An executive will be determined “permanently disabled” for purposes of the employment agreements upon the earlier of (i) the end of a six (6) consecutive month period during which such executive was unable to perform substantially all of his or her duties due to physical or mental injury, impairment or disease, or (ii) the date that a reputable physician selected by our Board (without reasonable objection by the executive) determines in writing that such executive will be unable to perform substantially all of his or her duties for a period of at least six (6) consecutive months due to physical or mental injury, impairment or disease. Receipt of the severance payments above will be subject to the execution and non-revocation by the executive of a general release of claims on terms determined by us.

If Mr. Rooke, Mr. DiBiagio or Ms. How is terminated for “just cause”, then all payments of compensation to the terminated executive immediately terminate and all perquisites and benefits will immediately cease except as required by statute.
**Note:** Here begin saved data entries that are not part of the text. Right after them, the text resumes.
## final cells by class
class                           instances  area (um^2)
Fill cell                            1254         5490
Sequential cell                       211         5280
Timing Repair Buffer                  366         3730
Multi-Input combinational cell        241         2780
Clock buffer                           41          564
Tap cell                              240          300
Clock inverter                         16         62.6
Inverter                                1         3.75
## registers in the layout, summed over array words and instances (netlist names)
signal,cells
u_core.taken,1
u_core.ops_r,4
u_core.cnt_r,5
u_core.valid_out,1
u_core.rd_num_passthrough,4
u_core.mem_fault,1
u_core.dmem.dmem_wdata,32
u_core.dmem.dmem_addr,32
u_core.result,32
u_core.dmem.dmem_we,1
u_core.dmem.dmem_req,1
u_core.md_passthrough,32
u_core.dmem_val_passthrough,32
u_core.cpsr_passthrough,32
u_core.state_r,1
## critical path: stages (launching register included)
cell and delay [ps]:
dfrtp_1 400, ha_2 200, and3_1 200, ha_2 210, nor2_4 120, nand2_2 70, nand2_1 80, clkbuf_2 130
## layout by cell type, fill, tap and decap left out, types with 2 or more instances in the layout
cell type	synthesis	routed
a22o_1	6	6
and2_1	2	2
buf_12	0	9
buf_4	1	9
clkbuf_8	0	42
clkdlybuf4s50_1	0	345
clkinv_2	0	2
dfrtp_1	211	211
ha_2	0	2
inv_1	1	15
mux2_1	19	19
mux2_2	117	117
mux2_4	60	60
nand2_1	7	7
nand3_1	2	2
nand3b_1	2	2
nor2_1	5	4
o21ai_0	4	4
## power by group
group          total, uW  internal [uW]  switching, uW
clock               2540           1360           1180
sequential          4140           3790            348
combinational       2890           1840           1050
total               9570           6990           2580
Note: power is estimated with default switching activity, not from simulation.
**src/rtl/load_store_unit.sv**
```systemverilog
// Load/store unit: turns one MEM-stage load/store into one or two word-aligned,
// byte-strobed accesses on a req/ack memory port and returns extended load data.
module load_store_unit #(
    parameter logic [31:0] ADDR_BASE = 32'h0000_1000,
    parameter logic [31:0] ADDR_SIZE = 32'h0000_1000,
    parameter int unsigned TIMEOUT   = 16
) (
    input  logic        clk,
    input  logic        rst,
    input  logic        req_valid,
    output logic        req_ready,
    input  logic        req_we,
    input  logic [2:0]  req_funct3,
    input  logic [31:0] req_addr,
    input  logic [31:0] req_wdata,
    output logic        resp_valid,
    input  logic        resp_ready,
    output logic [31:0] resp_rdata,
    output logic        resp_err,
    output logic        mem_req,
    output logic        mem_we,
    output logic [31:0] mem_addr,
    output logic [31:0] mem_wdata,
    output logic [3:0]  mem_wstrb,
    input  logic        mem_ack,
    input  logic [31:0] mem_rdata
);

    localparam int unsigned CW = (TIMEOUT < 2) ? 1 : $clog2(TIMEOUT);
    localparam logic [CW-1:0] CNT_LAST = CW'(TIMEOUT - 1);

    typedef enum logic [1:0] {IDLE, ACC0, ACC1, RESP} state_t;

    state_t      state, state_nx;
    logic        we_q, err_q;
    logic [2:0]  f3_q;
    logic [31:0] addr_q, wdata_q, lo_q, rdata_q;
    logic [CW-1:0] cnt;

    logic        in_enc_ok, in_range_ok;
    logic [32:0] in_last, win_last;
    logic [3:0]  size_mask;
    logic [7:0]  lane_mask;
    logic [31:0] data_sized, ld_word, ld_ext;
    logic [63:0] wide_wdata, rd_buf;
    logic        crosses, acc_fin, tmo;

    function automatic logic [1:0] len_m1(input logic [2:0] f3);
        case (f3[1:0])
            2'b00:   return 2'd0;
            2'b01:   return 2'd1;
            default: return 2'd3;
        endcase
    endfunction

    // Request decode on the live inputs, used only in IDLE.
    assign in_enc_ok   = !(req_funct3 == 3'b011 || req_funct3[2:1] == 2'b11) &&
                         !(req_we && req_funct3[2]);
    assign in_last     = {1'b0, req_addr} + {31'b0, len_m1(req_funct3)};
    assign win_last    = {1'b0, ADDR_BASE} + {1'b0, ADDR_SIZE} - 33'd1;
    assign in_range_ok = (req_addr >= ADDR_BASE) && (in_last <= win_last);

    always_comb begin
        case (len_m1(f3_q))
            2'd0:    size_mask = 4'b0001;
            2'd1:    size_mask = 4'b0011;
            default: size_mask = 4'b1111;
        endcase
    end

    // Lanes [3:0] belong to the first word, lanes [7:4] spill into the next one.
    assign lane_mask  = {4'b0000, size_mask} << addr_q[1:0];
    assign crosses    = |lane_mask[7:4];
    assign data_sized = req_wdata_mask(wdata_q, size_mask);
    assign wide_wdata = {32'b0, data_sized} << {addr_q[1:0], 3'b000};

    function automatic logic [31:0] req_wdata_mask(input logic [31:0] d, input logic [3:0] m);
        return d & {{8{m[3]}}, {8{m[2]}}, {8{m[1]}}, {8{m[0]}}};
    endfunction

    assign rd_buf  = (state == ACC1) ? {mem_rdata, lo_q} : {32'b0, mem_rdata};
    assign ld_word = 32'(rd_buf >> {addr_q[1:0], 3'b000});

    always_comb begin
        case (f3_q)
            3'b000:  ld_ext = {{24{ld_word[7]}}, ld_word[7:0]};
            3'b001:  ld_ext = {{16{ld_word[15]}}, ld_word[15:0]};
            3'b100:  ld_ext = {24'b0, ld_word[7:0]};
            3'b101:  ld_ext = {16'b0, ld_word[15:0]};
            default: ld_ext = ld_word;
        endcase
    end

    always_ff @(posedge clk or posedge rst) begin
        if (rst) state <= IDLE;
        else     state <= state_nx;
    end

    always_comb begin
        state_nx  = state;
        req_ready = 1'b0;
        resp_valid = 1'b0;
        mem_req   = 1'b0;
        mem_we    = 1'b0;
        mem_addr  = '0;
        mem_wdata = '0;
        mem_wstrb = '0;
        acc_fin   = 1'b0;
        tmo       = 1'b0;
        case (state)
            IDLE: begin
                req_ready = 1'b1;
                if (req_valid) state_nx = (in_enc_ok && in_range_ok) ? ACC0 : RESP;
            end
            ACC0: begin
                mem_req  = 1'b1;
                mem_we   = we_q;
                mem_addr = {addr_q[31:2], 2'b00};
                if (we_q) begin
                    mem_wdata = wide_wdata[31:0];
                    mem_wstrb = lane_mask[3:0];
                end
                // An ack in the final counted cycle takes priority over the timeout.
                if (mem_ack) begin
                    state_nx = crosses ? ACC1 : RESP;
                    acc_fin  = !crosses;
                end else if (cnt == CNT_LAST) begin
                    tmo      = 1'b1;
                    state_nx = RESP;
                end
            end
            ACC1: begin
                mem_req  = 1'b1;
                mem_we   = we_q;
                mem_addr = {addr_q[31:2] + 30'd1, 2'b00};
                if (we_q) begin
                    mem_wdata = wide_wdata[63:32];
                    mem_wstrb = lane_mask[7:4];
                end
                if (mem_ack) begin
                    state_nx = RESP;
                    acc_fin  = 1'b1;
                end else if (cnt == CNT_LAST) begin
                    tmo      = 1'b1;
                    state_nx = RESP;
                end
            end
            RESP: begin
                resp_valid = 1'b1;
                if (resp_ready) state_nx = IDLE;
            end
            default: state_nx = IDLE;
        endcase
    end

    always_ff @(posedge clk or posedge rst) begin
        if (rst) begin
            we_q    <= 1'b0;
            f3_q    <= '0;
            addr_q  <= '0;
            wdata_q <= '0;
            lo_q    <= '0;
            rdata_q <= '0;
            err_q   <= 1'b0;
        end else begin
            if (state == IDLE && req_valid) begin
                we_q    <= req_we;
                f3_q    <= req_funct3;
                addr_q  <= req_addr;
                wdata_q <= req_wdata;
                rdata_q <= '0;
                err_q   <= !(in_enc_ok && in_range_ok);
            end
            if (state == ACC0 && mem_ack && crosses) lo_q <= mem_rdata;
            if (acc_fin) rdata_q <= we_q ? '0 : ld_ext;
            if (tmo) begin
                err_q   <= 1'b1;
                rdata_q <= '0;
            end
        end
    end

    always_ff @(posedge clk or posedge rst) begin
        if (rst)                    cnt <= '0;
        else if (mem_req && !mem_ack) cnt <= cnt + 1'b1;
        else                        cnt <= '0;
    end

    assign resp_rdata = rdata_q;
    assign resp_err   = err_q;

endmodule
```
**config.mk**
```make
export PLATFORM = sky130hd
export DESIGN_NAME = load_store_unit
export DESIGN_NICKNAME = d
export VERILOG_FILES = /design/src/rtl/load_store_unit.sv
export SDC_FILE = /design/constraint.sdc
export NUM_CORES = 1
export LEC_CHECK = 0
export CAP_MARGIN = 20
export CORE_UTILIZATION = 56
export DETAILED_ROUTE_END_ITERATION = 8
export PLACE_DENSITY = 0.95
export SYNTH_ARGS = -nofsm -noshare
export SYNTH_HDL_FRONTEND = slang
export SYNTH_SLANG_ARGS = --single-unit
export TNS_END_PERCENT = 30
```
**constraint.sdc**
```tcl
create_clock -name clk -period 6.9 [get_ports clk]
set_input_delay 1.38 -clock clk [delete_from_list [all_inputs] [get_ports clk]]
set_output_delay 1.38 -clock clk [all_outputs]
set_load 0.01 [all_outputs]
```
For purposes of the employment agreements, “just cause” means:

 

    the executive’s admission, or conviction, of any act of fraud, embezzlement or theft against us;

 

    the executive’s plea of guilty or of no contest with respect to, admission of, or conviction for, a felony or any crime involving moral turpitude, fraud, embezzlement, theft or misappropriation;

 

    the executive’s violation of the restrictive covenants regarding competition, non-disclosure and intellectual property set forth in the employment agreement, and failure by the executive to cure such violation within ten (10) days’ notice by us;

 

    the executive’s misappropriation of Company funds or a corporate opportunity;

 

    the executive’s negligence, willful or reckless conduct that has brought or is reasonably likely to bring us into public disgrace or disrepute or which has had or is reasonably likely to have a materially adverse effect on our business;

 

    any violation by the executive of any statutory or common law duty of loyalty to us, and failure by the executive to cure such violation within ten (10) days’ notice by us;

 

    alcohol or substance abuse by the executive that interferes with the performance of his or her essential duties, and failure by the executive to cure such violation within ten (10) days’ notice by us; or

 

    any other material breach of the employment agreement, and failure by the executive to cure such violation within ten (10) days’ notice by us.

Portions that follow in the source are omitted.